EconomicsPolitics

If You Want GE to Pay More in Taxes You are Only Asking for the Government to Tax You More

Protestors at the Cobo Center in Detroit confronted GE’s CEO Jeff Immelt by shouting “pay your fair share.” They should be protesting against the 47 percent of Americans who don’t pay a penny in federal taxes. In addition, they should be asking Immelt why he’s supporting President Obama. We know the answer: GE is involved in corporate welfare. Right now Obama is the guy passing out the subsidies, and Immelt is taking advantage. But that’s a subject for another article.

The story is that General Electric (GE) didn’t pay any taxes in 2010. For 2011, GE paid $2.9 billion globally in income tax. In reality, GE didn’t pay any income tax in 2010 or 2011. If you bought something from GE, then you paid some of GE’s taxes. There is not a single corporation in the United States that pays taxes. Taxes are a cost of doing business that are passed on to consumers who purchase a company’s products or services.

When people want corporations to be taxed at ever higher rates, they are only asking for the government to tax them.

GE’s tax return in 2010 came out to 57,000 pages. This shows how absolutely outrageous our tax code is and why so many are for scrapping the whole thing and going to a flat tax or a consumption tax that goes under the name “The Fair Tax.”

First, a good portion of the profits GE makes go to shareholders who do pay taxes on the profits they receive in terms of capital gains. These profits fuel the retirement programs of millions of investors so that they do not end up becoming dependent on the government. That’s a very good thing.

Second, any profit kept by the company goes to future development costs and serves as a financial cushion in case of an economic downturn. Profits are necessary to stay in business. A company that does not innovate stagnates and eventually dies. Think Kodak.

Third, GE is an international company. The corporate tax rate in the United States is as high as 35 percent. The corporate tax rate in many other countries is less. GE is being smart. America’s high corporate tax rates force companies to operate off shore. If the corporate tax rate were lower in the United States, more companies would decide to stay. Unions don’t help.

Fourth, GE takes advantage of so-called tax loopholes. They’re not loopholes; they’re legal ways to avoid taxes that are written in the enormous tax code. We all take advantage of these legal ways to lessen our nation’s oppressive and complicated tax code. The home mortgage deduction is one example. If we don’t like GE to take advantage of them, then neither should we take advantage of them.
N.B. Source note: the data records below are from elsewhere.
From an optimization exercise on the open Yosys and OpenROAD flow, aimed at small area, a short achievable clock period and few clock cycles; shortcuts taken in it are not production practice.
At most, simulation tests tie the RTL to the original design; equivalence was not proved.
Power figures rest on the tool's default switching activity, not on a simulated workload.

==> flow/design.v (excerpt) <==
module bdd_deframer (
    input  wire        clk,
    input  wire        rst,
    input  wire        in_valid,
    input  wire [7:0]  in_data,
    output wire        in_ready,
    output wire        out_valid,
    output wire [7:0]  out_data,
    input  wire        out_ready,
    output wire        chunk_done,
    output reg         locked,
    output reg         sel,
    output reg  [15:0] frame_count,
    output reg  [15:0] fcs_err_count,
    output reg  [15:0] in_byte_count,
    output reg  [15:0] out_byte_count
);
    localparam MAX_FRAME     = 32;
    localparam MIN_FRAME     = 4;
    localparam CHUNK_SIZE    = 34;
    localparam RESYNC_PERIOD = 4;
    localparam QD            = 4;    
    function [15:0] add16;
        input [15:0] a;
        input [15:0] b;
        input        ci;
        reg   [15:0] g, p, gg, pp;
        integer      k, d;
        begin
            g  = a & b;
            p  = a ^ b;
            gg = g;
            pp = p;
            gg[0] = g[0] | (p[0] & ci);
            for (d = 1; d < 16; d = d * 2)
                for (k = 15; k >= d; k = k - 1) begin
                    gg[k] = gg[k] | (pp[k] & gg[k-d]);
                    pp[k] = pp[k] & pp[k-d];
                end
            add16 = p ^ {gg[14:0], ci};
        end
    endfunction
    reg  rst_r;
    always @(posedge clk)
        rst_r <= rst;
    wire [5:0] count0, count1;
    wire [4:0] base0, base1;
    reg  [4:0] rp0, rp1;             
    reg  [2:0] q_cnt;
    wire [15:0] u0 = add16({11'd0, base0}, {11'h7FF, ~rp0}, 1'b1);    
    wire [15:0] u1 = add16({11'd0, base1}, {11'h7FF, ~rp1}, 1'b1);
    wire [15:0] s0 = add16({10'd0, count0}, {11'd0, u0[4:0]}, 1'b0);
    wire [15:0] s1 = add16({10'd0, count1}, {11'd0, u1[4:0]}, 1'b0);
    wire full0 = (u0[4:0] != 5'd0) && (s0[5:0] >= 6'd31);
    wire full1 = (u1[4:0] != 5'd0) && (s1[5:0] >= 6'd31);
    wire q_full;
    wire stall_n = full0 || full1 || q_full || (adv && p_v && p_eval && p_last);
    reg  stall;
    always @(posedge clk) begin
        if (rst_r) stall <= 1'b0;
        else     stall <= stall_n;
    end
    reg  in_rdy;
    always @(posedge clk)
        in_rdy <= (rst_r || !stall_n) && !rst;
    wire adv   = !stall;
    reg  [5:0] byte_idx;
    reg  [1:0] phase;
  ...
Settings: LEC_CHECK=0, CAP_MARGIN=20, CORE_MARGIN=2, CORE_UTILIZATION=55, SETUP_SLACK_MARGIN=5, SLEW_MARGIN=20; clock period 10.0 ns.
run.sh (not shown) runs the stock make flow with config.mk's settings and CLKGATE_MAP_FILE= SYNTH_SCRIPT=/design/flow/synth_recipe.tcl, a recipe that flattens the netlist after the stock synthesis.
Edit:
--- a/flow/design.v
+++ b/flow/design.v
@@ -391,26 +391,24 @@
             p_last  <= q_last;
             p_eval  <= q_eval;
         end
     end
     wire       good_sel = sel ? good1 : good0;
     wire       ce_sel   = sel ? ce1   : ce0;
     wire [4:0] len_sel  = sel ? len1  : len0;
     reg  [7:0] d_prev;
     reg  [8:0] d_tot;
-    reg  [2:0] pend;
+    reg  [1:0] pn1, pn0;
+    reg        pg0, pg1;
+    wire [2:0] fe_a = {1'b0, pn1} + {2'b00, pg0};      
+    wire [2:0] fe_b = {1'b0, pn0} + {2'b00, pg1};
+    wire [2:0] pend = fe_a - fe_b;                      
     reg        sw_cyc, d_fix;
-    wire [2:0] d_e  = {1'b0, nev1} - {1'b0, nev0};        
-    wire [2:0] d_em = {1'b0, nev1} - {1'b0, nev0} - 3'd1;
-    wire [2:0] d_ep = {1'b0, nev1} - {1'b0, nev0} + 3'd1;
-    wire       g_dn = gr1 && !gr0;                          
-    wire       g_up = gr0 && !gr1;
-    wire [2:0] delta = g_dn ? d_em : g_up ? d_ep : d_e;     
     wire [15:0] d_app = add16({{7{d_tot[8]}}, d_tot}, {{13{pend[2]}}, pend}, 1'b0);
     function slt9;                        
         input [8:0] a;
         input [8:0] b;
         begin
             slt9 = (a[8] != b[8]) ? a[8] : (a[7:0] < b[7:0]);
         end
     endfunction
     wire [6:0] lt_k, gt_k;                
@@ -423,34 +421,43 @@
     endgenerate
     wire [2:0] mp_i = 3'd3 - pend;        
     wire do_switch = sw_cyc && (sel ? gt_k[mp_i] : lt_k[mp_i]);
     wire [15:0] d_cur = add16({{7{d_tot[8]}}, d_tot}, {8'hFF, ~d_prev}, 1'b1);    
     always @(posedge clk) begin
         if (rst_r) begin
             sel    <= 1'b0;
             d_prev <= 8'd0;
             d_tot  <= 9'd0;
-            pend   <= 3'd0;
+            pn1    <= 2'd0;
+            pn0    <= 2'd0;
+            pg0    <= 1'b0;
+            pg1    <= 1'b0;
             sw_cyc <= 1'b0;
             d_fix  <= 1'b0;
         end else begin
             sw_cyc <= adv && p_v && p_eval && p_last;
             d_fix  <= sw_cyc;
             if (d_fix)
                 d_prev <= d_cur[7:0];
             if (do_switch)
                 sel <= ~sel;
             if (adv && p_v && p_eval) begin
                 d_tot <= p_first ? {d_prev[7], d_prev} : d_app[8:0];
-                pend  <= delta;
+                pn1   <= nev1;
+                pn0   <= nev0;
+                pg0   <= gr0;
+                pg1   <= gr1;
             end else begin
                 d_tot <= d_app[8:0];
-                pend  <= 3'd0;
+                pn1   <= 2'd0;
+                pn0   <= 2'd0;
+                pg0   <= 1'b0;
+                pg1   <= 1'b0;
             end
         end
     end
     reg        s_v, s_good, s_ce, s_last, s_dec;
     reg  [4:0] s_len;
     always @(posedge clk) begin
         if (rst_r)
             s_v <= 1'b0;
         else
@@ -462,35 +469,31 @@
         s_len  <= len_sel;
         s_last <= p_last;
         s_dec  <= sel;
     end
     wire [15:0] fc_inc = add16(frame_count, 16'd0, 1'b1);
     wire [15:0] ec_inc = add16(fcs_err_count, 16'd0, 1'b1);
     wire [15:0] ob_add = add16(out_byte_count, {11'd0, s_len}, 1'b0);
     wire [15:0] ib_add = add16(in_byte_count, CHUNK_SIZE, 1'b0);
     reg  cd_r;
-    assign chunk_done = cd_r;
-    always @(posedge clk) begin
-        if (rst || rst_r)
-            cd_r <= 1'b0;
-        else
-            cd_r <= s_v && s_last;
-    end
+    assign chunk_done = cd_r && !rst_r;
     wire push = s_v && s_good;
     assign q_full = (q_cnt == QD) || ((q_cnt == QD - 1) && (push || (adv && p_v && good_sel)));
     always @(posedge clk) begin
         if (rst_r) begin
             locked         <= 1'b0;
             frame_count    <= 16'd0;
             fcs_err_count  <= 16'd0;
             in_byte_count  <= 16'd0;
             out_byte_count <= 16'd0;
+            cd_r           <= 1'b0;
         end else begin
+            cd_r <= s_v && s_last;
             if (s_v) begin
                 if (s_good) begin
                     frame_count    <= fc_inc;
                     out_byte_count <= ob_add;
                 end
                 if (s_ce)
                     fcs_err_count <= ec_inc;
                 if (s_last)
                     in_byte_count <= ib_add;
@@ -526,22 +529,22 @@
     end
     localparam [1:0] E_IDLE = 2'd0, E_LEN = 2'd1, E_PAY = 2'd2;
     reg  [1:0] e_st;
     reg        e_dec;
     reg  [4:0] e_len;
     reg  [4:0] e_rem;
     reg        f_v, g_v;
     reg  [7:0] f_d, g_d;
     reg  [7:0] nbyte;
-    assign out_valid = f_v;
+    assign out_valid = f_v && !rst_r;
     assign out_data  = f_d;
     wire make = !g_v && ((e_st != E_IDLE) || (q_cnt != 3'd0));
-    wire pop  = f_v && out_ready;
+    wire pop  = f_v && out_ready && !rst_r;
     wire [15:0] rp0_inc   = add16({11'd0, rp0}, 16'd0, 1'b1);
     wire [15:0] rp1_inc   = add16({11'd0, rp1}, 16'd0, 1'b1);
     wire [15:0] e_rem_dec = add16({11'd0, e_rem}, 16'hFFFF, 1'b0);
     assign q_pop = make && (e_st == E_IDLE);
     wire [5:0] q_head = q_mem[q_rd];
     always @(*) begin
         case (e_st)
             E_PAY:   nbyte = e_dec ? rd1 : rd0;
             E_LEN:   nbyte = {3'b000, e_len};
@@ -573,19 +576,19 @@
                 E_LEN:   e_rem <= e_len;
                 default: begin
                     e_dec <= q_head[5];
                     e_len <= q_head[4:0];
                 end
             endcase
         end
     end
     always @(posedge clk) begin
-        if (rst || rst_r) begin
+        if (rst_r) begin
             f_v <= 1'b0;
             g_v <= 1'b0;
         end else if (pop && g_v) begin
             g_v <= 1'b0;
         end else if (pop || !f_v) begin
             f_v <= make;
         end else if (make) begin
             g_v <= 1'b1;
         end
After rerunning: Worst setup slack gets better by 0.14 ns. Combinational power fell by 85%. Count of clock-buffer cells in the layout is lower by 3. Utilization hardly moves. Synthesized area hardly moves. Clock power climbs by about 2%. Routed wire length went down by 3.9%. Synthesized cell count goes down by 0.86%. Fmax climbs by about 3.5%.
No run of this note included a check of the RTL's function; only the layout flow was run.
Fifth, every penny kept away from the Federal Government is a good thing. What do we think is better? To let Congress decide how to spend GE’s profits as it funnels them though the bureaucracy giving more power to the government and its high salaried employees or for the stockholders to decide how to spend their dividend money?
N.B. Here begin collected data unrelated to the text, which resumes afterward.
This design comes from an exercise in tuning for small area, a short achievable clock period and few clock cycles on the open sky130 flow, not from production work. The RTL was checked by simulation tests, not by an equivalence proof against the original design. No activity file was given, so power comes from the tool's default toggle rates.

Design ofdm_bit_core, start of the top module:
module ofdm_bit_core (
    input  wire         clk,
    input  wire         rst,           
    input  wire         req_valid,
    output wire         req_ready,
    input  wire [15:0]  req_cmd,
    output reg          rsp_valid,
    output reg  [2:0]   rsp_status,
    output reg  [8:0]   rsp_len,       
    output wire [287:0] rsp_dout
);
clock: 16.0 ns
lec_check: 0
cap_margin: 20
core_area: 2.3 2.72 167.68 167.68
cts_cluster_diameter: 100
cts_cluster_size: 25
die_area: 0 0 170.0 170.0
place_density: 0.8
slew_margin: 20
synth_memory_max_bits: 16384
standard.sh (not shown) runs the stock make flow with config.mk's settings and CLKGATE_MAP_FILE= SYNTH_SCRIPT=/design/flow/synth_recipe.tcl, a recipe that flattens the netlist after the stock synthesis.
==> flow/flow/run.sh <==
#!/bin/bash
# The standard layout, with the port buffers made from the smallest buffer
# cell instead of the flow's default choice (repair may still upsize them),
# and the clock tree allowed to use clkbuf_8 as well as clkbuf_16.
set -euo pipefail
export BUFFER_PORTS_ARGS="-buffer_cell sky130_fd_sc_hd__buf_1"
export CTS_ARGS="-sink_clustering_enable -repair_clock_nets -sink_clustering_size 25 -sink_clustering_max_diameter 100 -buf_list {sky130_fd_sc_hd__clkbuf_8 sky130_fd_sc_hd__clkbuf_16}"
bash standard.sh > standard_flow.log 2>&1
Testbench counts at the start, summed over its fixed seeds: cycles 35,835.
Change:
==> flow/flow/run.sh (replaced) <==
#!/bin/bash
# The standard layout, with the port buffers made from the smallest buffer
# cell instead of the flow's default choice; repair may still upsize them.
set -euo pipefail
export BUFFER_PORTS_ARGS="-buffer_cell sky130_fd_sc_hd__buf_1"
bash standard.sh > standard_flow.log 2>&1
CTS_CLUSTER_DIAMETER = 50   (was 100)
CTS_CLUSTER_SIZE = 45   (was 25)
- first-iteration DRC count falls by 1.0%
- die area is unchanged
- global-route usage rises by 0.79 points
- combinational power stays flat
- utilization rises by 2.4 points
- maximum frequency rises by 0.43%
- hold slack gets worse by 0.0031 ns
Change:
CTS_CLUSTER_DIAMETER = 100   (was 50)
CTS_CLUSTER_SIZE = 25   (was 45)
Outcome:
- utilization fell by 2.4 points
- wire length shrinks by a few percent
- cell area drops by a few percent
- setup slack loses 0.023 ns
- worst hold slack improves by 0.0037 ns
Change:
CTS_CLUSTER_DIAMETER = 80   (was 100)
CTS_CLUSTER_SIZE = 30   (was 25)
Result: Die area stays the same; final area is about the same; worst hold slack hardly moves; sequential cell count stays the same; final cell count stays flat; critical path depth stays the same; clock skew rose by 0.0065 ns.


== run C ==
Another version of the RTL of ofdm_bit_core (not shown whole).
Size in the first run: ~1700 cells after synthesis, ~0.019 mm2 of cells after synthesis.
## ofdm_bit_core
module ofdm_bit_core (
    input  wire         clk,
    input  wire         rst,           
    input  wire         req_valid,
    output wire         req_ready,
    input  wire [15:0]  req_cmd,
    output reg          rsp_valid,
    output reg  [2:0]   rsp_status,
    output reg  [8:0]   rsp_len,       
    output wire [287:0] rsp_dout
);
    localparam [2:0] ST_OK        = 3'd0;
    localparam [2:0] ST_BADRATE   = 3'd1;
    localparam [2:0] ST_MALFORMED = 3'd3;
    localparam [2:0] ST_ILLEGAL   = 3'd4;
    assign req_ready = 1'b1;
    reg        cv;
    reg [15:0] cw;
    always @(posedge clk) begin
        cv <= req_valid & ~rst;
        cw <= req_cmd;
    end
    wire [3:0] unit = cw[15:12];
    wire [3:0] op   = cw[11:8];
    wire [7:0] imm  = cw[7:0];
    wire scr_seed = (unit == 4'd1) && (op == 4'd0) && (imm[7] == 1'b0);
    wire scr_bit  = (unit == 4'd1) && (op == 4'd1) && (imm[7:1] == 7'd0);
    wire scr_gen  = (unit == 4'd1) && (op == 4'd2) && (imm == 8'd0);
    wire enc_clr  = (unit == 4'd2) && (op == 4'd0) && (imm == 8'd0);
    wire enc_bit  = (unit == 4'd2) && (op == 4'd1) && (imm[7:1] == 7'd0);
    wire pun_strt = (unit == 4'd3) && (op == 4'd0) && (imm[7:2] == 6'd0);
    wire pun_bit  = (unit == 4'd3) && (op == 4'd1) && (imm[7:1] == 7'd0);
    wire ilv_cfg  = (unit == 4'd4) && (op == 4'd0) && (imm[7:2] == 6'd0);
    wire ilv_bit  = (unit == 4'd4) && (op == 4'd1) && (imm[7:1] == 7'd0);
    wire ilv_end  = (unit == 4'd4) && (op == 4'd2) && (imm == 8'd0);
    wire map_cfg  = (unit == 4'd5) && (op == 4'd0) && (imm[7:2] == 6'd0);
    wire map_bit  = (unit == 4'd5) && (op == 4'd1) && (imm[7:1] == 7'd0);
    wire map_end  = (unit == 4'd5) && (op == 4'd2) && (imm == 8'd0);
    wire crc_init = (unit == 4'd9) && (op == 4'd0) && (imm == 8'd0);
    wire crc_byte = (unit == 4'd9) && (op == 4'd1);
    wire crc_fin  = (unit == 4'd9) && (op == 4'd2) && (imm == 8'd0);
    wire legal = scr_seed | scr_bit | scr_gen | enc_clr | enc_bit | pun_strt | pun_bit |
                 ilv_cfg | ilv_bit | ilv_end | map_cfg | map_bit | map_end |
                 crc_init | crc_byte | crc_fin;
    wire        fire = cv;
    wire        pun_rate_ok = (imm[1:0] != 2'd3);
    wire        ilv_idle;
    wire        map_idle;
    wire        scr_out;
    wire [1:0]  enc_out;
    wire        pun_keep;
    wire        ilv_emit;
  ...
==> flow/config.mk <==
export PLATFORM = sky130hd
export DESIGN_NAME = ofdm_bit_core
export DESIGN_NICKNAME = ofdm_bit_core
export VERILOG_FILES = /design/flow/design.v
export SDC_FILE = /design/flow/constraint.sdc
export NUM_CORES = 4
export LEC_CHECK = 0
export CAP_MARGIN = 20
export CORE_AREA = 2.3 2.72 223.56 223.04
export CTS_CLUSTER_DIAMETER = 100
export CTS_CLUSTER_SIZE = 25
export DIE_AREA = 0 0 226.01 226.01
export PLACE_DENSITY = 0.6
export SLEW_MARGIN = 20
export SYNTH_MEMORY_MAX_BITS = 16384
==> flow/constraint.sdc <==
create_clock -name core_clock -period 16.0 [get_ports {clk}]
set_input_delay 3.2000 -clock core_clock [delete_from_list [all_inputs] [get_ports {clk}]]
set_output_delay 3.2000 -clock core_clock [all_outputs]
set_load 0.01 [all_outputs]
==> flow/flow/run.sh <==
#!/bin/bash
# The standard layout, with the port buffers made from the smallest buffer
# cell instead of the flow's default choice; repair may still upsize them.
set -euo pipefail
export BUFFER_PORTS_ARGS="-buffer_cell sky130_fd_sc_hd__buf_1"
bash standard.sh > standard_flow.log 2>&1
The final layout from run C, which completed every stage, passed the timing, design-rule and antenna checks at the end of the flow.
Testbench counts of run C, summed over its fixed seeds: cycles 35,835.
Inputs modified between run C and run B:
- PLACE_DENSITY changed from 0.6 to 0.7
- CORE_AREA changed from 2.3 2.72 223.56 223.04 to 2.3 2.72 187.68 187.68
- DIE_AREA changed from 0 0 226.01 226.01 to 0 0 190.0 190.0
--- outcome ---
- In the metrics for run B and run C, the one carrying the lower non-clock buffer count is run B.
- Summary: with run C as the reference, power spent charging and discharging nets in run B moved down by a few percent.
- Across both runs, clock network fraction of design power was lower for run B than for run C.
- As far as final-layout clock-cell area share is concerned, run B and run C perform about the same.
- Run B: largest net degree at the start of global routing 27% above run C
- Compare run B and run C | signed area change from the synthesized netlist to the final layout lower: run B
- From run B to run C, number of nets in the synthesized netlist did not move at all.
- Initial core utilization, run B and run C, higher one = run B.

[re-timing with driven ports]
How much do the figures lean on ideal ports? The routed layouts below were timed once more, with nothing changed but the port constraints. Step 1: set_driving_cell puts a clkbuf_16 on clk and a buf_2 on each other input, an assumption about the parent block. Step 2 adds t to the input delays and takes it off the output delays; t is the mean of the earliest and latest rising clock arrival at the registers after step 1. Input paths then give back, and output paths get back, about the clock's delay inside the block. Slacks: no drivers / after step 1 / after step 2; pairs: no drivers / after step 1.
run | t, ns | setup WS [ns] | worst hold slack (ns) | clock arrival spread, ns | cell pins on the clock port's net
the first run of note 1 | 0.580 | 11.671 / 11.621 / 11.510 | 0.449 / 0.449 / 0.449 | 0.022 / 0.022 | 1
the second run of note 1 | 0.575 | 11.689 / 11.638 / 11.505 | 0.446 / 0.446 / 0.446 | 0.021 / 0.021 | 1
the third run of note 1 | 0.581 | 11.666 / 11.616 / 11.513 | 0.450 / 0.450 / 0.450 | 0.025 / 0.025 | 1
the fourth run of note 1 | 0.585 | 11.671 / 11.620 / 11.529 | 0.452 / 0.452 / 0.452 | 0.031 / 0.031 | 1
run C | 0.617 | 11.658 / 11.605 / 11.282 | 0.483 / 0.483 / 0.483 | 0.025 / 0.026 | 1
run B | 0.587 | 11.695 / 11.640 / 11.335 | 0.483 / 0.483 / 0.483 | 0.022 / 0.022 | 1
After both steps every run listed still meets setup and hold. The setup slack of run C, which loses most, moves by -0.053 ns with the drivers and by -0.376 ns with both steps.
Sixth, why should any company have to pay billions of dollars in taxes?

Seventh, GE employs nearly 300,000 people worldwide. What happens to the money GE pays to them? The money they earn goes back into the economy that ends up helping all of us. They buy houses, shop for groceries, purchase cars, clothes, TVs, computers, and so much more. GE stimulates the economy in ways the governments can’t.